Ha lodato “l’eroismo” del popolo ucraino e e si è unita alla condanna dell’assenza di Putin a Istanbul. Ma il suo rapporto con i Volenterosi sull’Ucraina appare ora incrinato. Probabilmente la premier tornerà a discuterne con Merz nel bilaterale di Roma. Nel frattempo, le opposizioni sono passate all’attacco parlando di “umiliazione”. Ai vertici “è un fantasma, ha messo l’Italia in panchina”, ha sottolineato Giuseppe Conte. “E’ un’influencer ininfluente”, ha chiosato Matteo Renzi. “E’ ancora fuori dai tavoli che contano”, ha aggiunto Angelo Bonelli di Avs.
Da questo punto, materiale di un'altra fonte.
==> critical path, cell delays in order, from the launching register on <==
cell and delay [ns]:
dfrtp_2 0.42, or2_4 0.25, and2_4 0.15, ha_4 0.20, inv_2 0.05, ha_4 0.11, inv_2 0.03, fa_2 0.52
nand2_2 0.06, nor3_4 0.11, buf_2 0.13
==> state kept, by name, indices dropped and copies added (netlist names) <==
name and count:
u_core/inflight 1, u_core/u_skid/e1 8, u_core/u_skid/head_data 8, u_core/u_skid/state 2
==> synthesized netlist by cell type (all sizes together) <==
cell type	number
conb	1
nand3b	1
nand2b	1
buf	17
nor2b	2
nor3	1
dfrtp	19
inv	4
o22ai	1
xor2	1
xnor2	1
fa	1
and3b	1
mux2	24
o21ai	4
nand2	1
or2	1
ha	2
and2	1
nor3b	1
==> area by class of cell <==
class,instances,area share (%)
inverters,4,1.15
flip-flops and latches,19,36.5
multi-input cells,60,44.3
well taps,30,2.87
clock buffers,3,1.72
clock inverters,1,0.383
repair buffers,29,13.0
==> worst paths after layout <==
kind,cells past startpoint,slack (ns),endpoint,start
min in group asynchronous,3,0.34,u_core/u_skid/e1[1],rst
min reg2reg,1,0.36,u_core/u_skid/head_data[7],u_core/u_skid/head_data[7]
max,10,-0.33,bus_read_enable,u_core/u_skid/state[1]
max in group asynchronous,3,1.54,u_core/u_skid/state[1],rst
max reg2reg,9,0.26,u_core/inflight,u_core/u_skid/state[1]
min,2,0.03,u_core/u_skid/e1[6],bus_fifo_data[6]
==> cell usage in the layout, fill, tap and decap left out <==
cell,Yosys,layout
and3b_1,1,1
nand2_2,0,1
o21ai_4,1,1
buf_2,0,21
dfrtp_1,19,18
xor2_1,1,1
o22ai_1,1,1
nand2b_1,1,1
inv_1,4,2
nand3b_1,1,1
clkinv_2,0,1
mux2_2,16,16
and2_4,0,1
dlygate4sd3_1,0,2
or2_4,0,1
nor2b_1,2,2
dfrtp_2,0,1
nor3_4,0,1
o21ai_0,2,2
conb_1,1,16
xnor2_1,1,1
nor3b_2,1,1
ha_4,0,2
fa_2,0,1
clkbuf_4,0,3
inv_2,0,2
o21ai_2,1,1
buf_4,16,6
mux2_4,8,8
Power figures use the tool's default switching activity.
Parole alle quali la premier ha replicato con durezza: “A chi si lamenta, all’opposizione ad esempio, chiedo la mia stessa chiarezza: ci si chiede di partecipare a questi formati perché dobbiamo mandare le truppe in Ucraina o perché dobbiamo farci una foto e poi dire di no? Io sono una persona seria”.